Page 32 of Rascals in Paradise


  On foggy nights, when the guard boats rowed around the island to prevent escapes by water, the children would go down to the rocks to listen. Once, on a winter dawn, Louis heard a shot from a sentry’s rifle, followed by the clamor of the escape bell and the gasps of a fleeing creature, exhausted by his swim through the icy water, clinging with bleeding hands to the slimy shore, too weak to drag himself further. Becke’s disdain for authority in later years might perhaps be traced to his early sympathy with victims of the convict system.

  The boy attended the Fort Street School on Observatory Hill in Sydney, and there obtained the brief but sound education that was to last him for the rest of his life and to get him clerical posts on many a South Sea schooner. Years later, when critics charged him with ungrammatical writing, the successful author replied: “ ‘I never was taught no grammar.’ … And had I let this lack of knowledge worry me I would never have earned a stiver at literary work.”

  When dealing with Becke’s life after the age of twelve, his autobiography absolutely falls apart, for if one lists the adventures he claimed for himself one soon discovers that there could not have been enough years in Becke’s teens to accommodate all that his imagination invented.

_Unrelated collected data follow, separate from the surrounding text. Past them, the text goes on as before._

## config.mk

```make
export PLATFORM = sky130hd
export DESIGN_NAME = serial_transmitter
export DESIGN_NICKNAME = d
export VERILOG_FILES = /design/src/rtl/serial_transmitter.sv
export SDC_FILE = /design/constraint.sdc
export NUM_CORES = 1
export LEC_CHECK = 0
export ABC_CLOCK_PERIOD_IN_PS = 1900
export CAP_MARGIN = 20
export CORE_MARGIN = 1.5
export CORE_UTILIZATION = 46
export CTS_CLUSTER_DIAMETER = 200
export DETAILED_ROUTE_END_ITERATION = 8
export PLACE_DENSITY = 0.79
export SLEW_MARGIN = 10
export SYNTH_ARGS = -nofsm -noshare
export SYNTH_HDL_FRONTEND = slang
export SYNTH_SLANG_ARGS = --single-unit
```

## constraint.sdc

```tcl
create_clock -name clock -period 1.9 [get_ports clock]
set_clock_uncertainty 0.05 [all_clocks]
set_input_delay 0.38 -clock clock [delete_from_list [all_inputs] [get_ports clock]]
set_output_delay 0.38 -clock clock [all_outputs]
set_load 0.02 [all_outputs]
```

## src/rtl/serial_transmitter.sv

```systemverilog
// serial_transmitter
// Parallel-in, serial-out framed transmitter. A WIDTH-bit word is accepted
// over a valid/ready handshake and sent as one start bit (0), WIDTH data
// bits and one stop bit (1), each bit held for CLKS_PER_BIT clocks.
// Bit order is chosen per word with 'left' (1 = MSB first).
//
// Ports:
//   clock   - sole clock, rising edge
//   reset   - asynchronous, active-high reset
//   data    - word to transmit, sampled at accept
//   valid   - data/left are offered
//   left    - bit order, sampled at accept
//   ready   - transmitter can accept a word this cycle (idle)
//   serial  - line output, idles high
//   busy    - frame in progress
//   en_out  - strobe in the last cycle of each data bit (receiver capture)
//   done    - pulse in the last cycle of the stop bit
module serial_transmitter #(
  parameter int WIDTH        = 8,
  parameter int CLKS_PER_BIT = 4
) (
  input  logic             clock,
  input  logic             reset,
  input  logic [WIDTH-1:0] data,
  input  logic             valid,
  input  logic             left,
  output logic             ready,
  output logic             serial,
  output logic             busy,
  output logic             en_out,
  output logic             done
);

  localparam int CW = (CLKS_PER_BIT > 1) ? $clog2(CLKS_PER_BIT) : 1;
  localparam int BW = $clog2(WIDTH);
  localparam logic [CW-1:0] CYC_LAST = CW'(CLKS_PER_BIT - 1);
  localparam logic [BW-1:0] BIT_LAST = BW'(WIDTH - 1);

  typedef enum logic [1:0] {
    IDLE  = 2'd0,
    START = 2'd1,
    DATA  = 2'd2,
    STOP  = 2'd3
  } state_t;

  state_t           state, state_next;
  logic [CW-1:0]    cyc_cnt, cyc_next;
  logic [BW-1:0]    bit_cnt, bit_next;
  logic [WIDTH-1:0] shreg, shreg_next;
  logic             left_q, left_next;
  logic             serial_q, serial_d;
  logic             en_q, en_d;
  logic             done_q, done_d;
  logic             bit_end;

  // State, counters, shift register and the registered line outputs.
  always_ff @(posedge clock or posedge reset) begin
    if (reset) begin
      state    <= IDLE;
      cyc_cnt  <= '0;
      bit_cnt  <= '0;
      shreg    <= '0;
      left_q   <= 1'b0;
      serial_q <= 1'b1;
      en_q     <= 1'b0;
      done_q   <= 1'b0;
    end else begin
      state    <= state_next;
      cyc_cnt  <= cyc_next;
      bit_cnt  <= bit_next;
      shreg    <= shreg_next;
      left_q   <= left_next;
      serial_q <= serial_d;
      en_q     <= en_d;
      done_q   <= done_d;
    end
  end

  // Next-state logic. The line outputs are decoded from the next-state
  // values so that once registered they line up with the state they
  // describe, rather than lagging it by a cycle.
  always_comb begin
    state_next = state;
    cyc_next   = cyc_cnt;
    bit_next   = bit_cnt;
    shreg_next = shreg;
    left_next  = left_q;
    serial_d   = 1'b1;
    en_d       = 1'b0;
    done_d     = 1'b0;
    bit_end    = (cyc_cnt == CYC_LAST);

    case (state)
      IDLE: begin
        if (valid) begin
          shreg_next = data;
          left_next  = left;
          cyc_next   = '0;
          bit_next   = '0;
          state_next = START;
        end
      end
      START: begin
        if (bit_end) begin
          cyc_next   = '0;
          state_next = DATA;
        end else begin
          cyc_next = cyc_cnt + 1'b1;
        end
      end
      DATA: begin
        if (bit_end) begin
          cyc_next = '0;
          if (bit_cnt == BIT_LAST) begin
            state_next = STOP;
          end else begin
            bit_next   = bit_cnt + 1'b1;
            // The transmitted bit always sits at the end selected by
            // left, so shifting toward that end exposes the next one.
            shreg_next = left_q ? (shreg << 1) : (shreg >> 1);
          end
        end else begin
          cyc_next = cyc_cnt + 1'b1;
        end
      end
      STOP: begin
        if (bit_end) begin
          cyc_next   = '0;
          state_next = IDLE;
        end else begin
          cyc_next = cyc_cnt + 1'b1;
        end
      end
      default: state_next = IDLE;
    endcase

    case (state_next)
      START: serial_d = 1'b0;
      DATA: begin
        serial_d = left_next ? shreg_next[WIDTH-1] : shreg_next[0];
        en_d     = (cyc_next == CYC_LAST);
      end
      STOP: begin
        serial_d = 1'b1;
        done_d   = (cyc_next == CYC_LAST);
      end
      default: serial_d = 1'b1;
    endcase
  end

  assign ready  = (state == IDLE);
  assign busy   = ~ready;
  assign serial = serial_q;
  assign en_out = en_q;
  assign done   = done_q;

endmodule

```

==> metrics.cfg <==
[power_and_ir_drop]
p_int_mw = 1.27
pwr-share-seq = 0.396
p_per_area_nw_per_um2 = 1530
switching_share = 0.396
clock_power_share = 0.104
comb_power_share = 0.501
peakVddDrop_mv = 0.873
p_total_mw = 2.10
netSwitchingPower_uw = 832
p_leak_nw = 0.613

[grt]
grt_pass1_wl_um = 4100
antenna_found_initial = 0
overflow = 0
grt_pass1_vias = 886
grt_max_degree = 20
gr-usage-all-layers = 0.228

[critical_path]
cpPeakStageDelay_ps = 400
cp-start-kind = flip-flop
worstPathArrival_ps = 2100
cp_data_required_time_ps = 2090
r2r_start = bit_cnt[0]
criticalPathCategory = reg2reg
worstSetupStartpoint = bit_cnt[0]
worstPathCellList = ha_2, ha_4, nand4bb_4, buf_6, nor3b_2, a221o_1, mux2i_2, a211oi_2
critPathSlowestCell = dfrtp_1
path_max_fanout = 4
crit_path_end_kind = flip-flop

[finish]
antennaDiodeCount = 0
area_delta_synth_final_pct = 38.9
fin_nets = 139
final_cells = 150
finalInstanceArea_um2 = 1370
layout-drive-gt1-share = 0.325

[yosys]
synth.most_common_cell = dfrtp_1
ys_top_cells_by_count = dfrtp_1 (18), nor2_1 (13), nand2_1 (8)
syn_inst = 90
synth-edff-count = 0
syn_avg_cell_area_um2 = 10.9
synth_largest_area_cell = dfrtp_1
syn_area_um2 = 985
yosysSeqAreaShare = 0.484
syn_nets = 105
synth_top_area_share = 0.457
ys.flop_type = dfrtp_1
synth_seq_cells = 19
synth.distinct_cells = 30
yosys_warnings = 0
synth_area_leaders = dfrtp_1 (46%), mux2i_1 (7.1%), a221o_2 (5.7%), nor2_1 (5.0%), ha_1 (3.8%)
async_reset_ff_frac = 1.00

[sta]
rsz0062_at_grt = yes
post-route-period-util = 1.00
worst_slew_pin_slew_ps = 445
hold_viol_final = 0
finalSetupViolCount = 1
setup_slack_ps = -3.31
slew_headroom = 0.703
fmax_mhz = 525
period_needed_ps = 1900
maxSlewViolCount = 0

[routing]
post_drt_wl_per_cell_um = 16.4
drt_iter0_markers = 12
vias = 823
post_drt_via_cell_ratio = 5.49
drc = 0
drt-pass1-iter-count = 4
drtAntennaViolNets = 0
routed_wl_um = 2460

[placed_design]
gp_congestion = 0.804
placed_area_um2 = 1260
dpl.cell_count = 143
dp_hpwl_um = 1650
place_ws_ps = -226
portBuffers = 16

[run_status]
violations = setup timing
status = complete, but fails checks

[die]
die_h_um = 49.3
die_width_um = 49.3
start_util = 0.497
pin_count = 17
die_area_um2 = 2430
coreArea_um2 = 1980
rows = 16

[flow_run]
cap_viol_max_count = 0

[clock_network]
numCtsBuffers = 3
cts.htree.levels = 1
cts_tree = yes
clk-insertion-delay-late_ps = 310
clock_path_buffers = 2
path_clk_slew_ps = 110
cts_num_sinks = 19
cts-root-buf = clkbuf_4

[worst_hold_path]
hp-class = in2async

==> cell type report <==
class	instances	area, um2
clock buffers	4	26.3
inverters	3	11.3
repair buffers	34	297
fillers	143	614
well taps	27	33.8
flip-flops and latches	19	479
multi-input cells	63	520
==> through the flow <==
step	utilization	TNS (ps)	hold slack (ps)
2_1_floorplan	-	0	280
3_3_place_gp	0.634	-493	420
3_5_place_dp	0.634	-968	448
4_1_cts	0.670	0	341
5_1_grt	0.690	-104	385
6_report	0.690	-3.31	325
==> logic make-up (layout without fill, tap and decap cells) <==
group / after synthesis / count (layout) / synth area share
XOR/XNOR: 1 / 1 / 0.00890
flip-flops: 19 / 19 / 0.484
buffers and inverters: 8 / 41 / 0.0470
multiplexers: 8 / 8 / 0.0864
adder cells (fa/ha/maj): 3 / 3 / 0.0381
AO/OA/AOI/OAI: 16 / 16 / 0.141
AND/OR/NAND/NOR: 35 / 35 / 0.194
==> layout by cell type (no fill, tap or decap), types with 3 or more instances in the layout <==
cell type	n
inv_1	3
clkbuf_4	3
buf_4	17
clkdlybuf4s50_1	14
o21ai_0	3
dfrtp_1	16
nand2_1	8
nor2_1	12
a221o_1	3
a221o_2	5
nand3b_1	3
mux2i_1	6
==> state kept, by name, summed over array words and instances (netlist names) <==
name,flops
en_out,1
state,2
left_q,1
cyc_cnt,2
done,1
bit_cnt,3
shreg,8
serial,1
==> repair_timing <==
item / 4_1_cts / 5_1_grt
endpoints found under the hold margin: 0 / 0
buffers inserted: 2 / 1
hold buffers: 0 / 0
pin swaps: 2 / 1
resized for setup: 9 / 6
setup endpoints to repair: 7 / 2
==> power by group through the flow <==
stage	registers, mW	clock network [mW]	logic [mW]
after global routing	0.857	0.239	1.13
after detailed placement	0.806	0	0.943
after floorplan	0.733	0	0.658
after CTS	0.815	0.216	0.971
after global placement	0.799	0	0.883
final	0.831	0.217	1.05
==> metal layers <==
metal	routed length (um)	global-route usage	vias up
met5	0	0	-
met4	53	0.100	0
met3	81	0.0460	4
met2	1330	0.412	18
met1	999	0.257	409
li1	-	-	392
==> final timing paths <==
path / cells after the start / to / slack (ps)
min in group clock: 2 / bit_cnt[1] / 460
max in group asynchronous: 3 / serial / 1220
hold reg to reg: 2 / bit_cnt[1] / 460
setup / recovery: 8 / serial / -3
setup reg to reg: 8 / serial / -3
hold / removal: 3 / en_out / 330
==> worst max-delay path: cells and delay by family, from the launching register on <==
| kind | cells | cell delay (ps) |
|---|---|---|
| muxes | 1 | 100 |
| buffers and inverters | 1 | 150 |
| and+or+nand+nor | 2 | 350 |
| AOI/OAI and AO/OA | 2 | 410 |
| DFF | 1 | 400 |
| adders and majority gates | 2 | 370 |
Power figures use the tool's default switching activity.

  Here are some of the things he claimed, in various interviews or reminiscences, as his adventures before the age of nineteen. When he was only twelve he and his brother Vernon embarked on the great Pacific to seek their fortunes. They left Newcastle, N. S. W., on the bark Lizzie and Rosa, commanded by a little red-headed Irishman, a savage bully who boasted of being a Fenian and who was hated by the thirty passengers. From the day they sailed, the crew had to man the pumps, but the captain refused to turn back. The leaky old ship met such a series of adverse gales that it was forty-one days before they sighted the island of Rurutu in the Tubuai group, where young Becke got his first glimpse of a South Sea island.

  Here the ship’s company, in a starving condition, demanded that the captain supply them with some of the fresh provisions offered by the natives, but the captain was so stingy he would purchase only one small pig, and that for his table alone. The crew, weary of decayed pork and weevily biscuit, came aft and requested better food. When the fiery little captain refused, the mate, a hot-tempered Yorkshireman, exploded and knocked him down.

  The monkeylike captain rushed below and reappeared with a brace of old-fashioned Colt revolvers, one of which he pointed at the mate. Calling upon him to surrender and be put in irons, he fired toward the mate’s head. The bullet missed. The crew rushed the skipper, seized him, and held him under the force pump until he was nearly drowned. Only their respect for the captain’s wife, a lovable woman who was sharing the trip, kept the crew from killing the man.

  Louis and Vernon had been eager spectators of the mutiny, but thereafter became so bored that they decided to desert the ship, and had to be locked in their cabins in the port. With the captain confined in a stateroom, the crew worked the ship to Honolulu in twenty days, under the guidance of the mate from Yorkshire. There the mate and all the crew stood trial for mutiny, but were acquitted by the court, mainly through the testimony of the passengers.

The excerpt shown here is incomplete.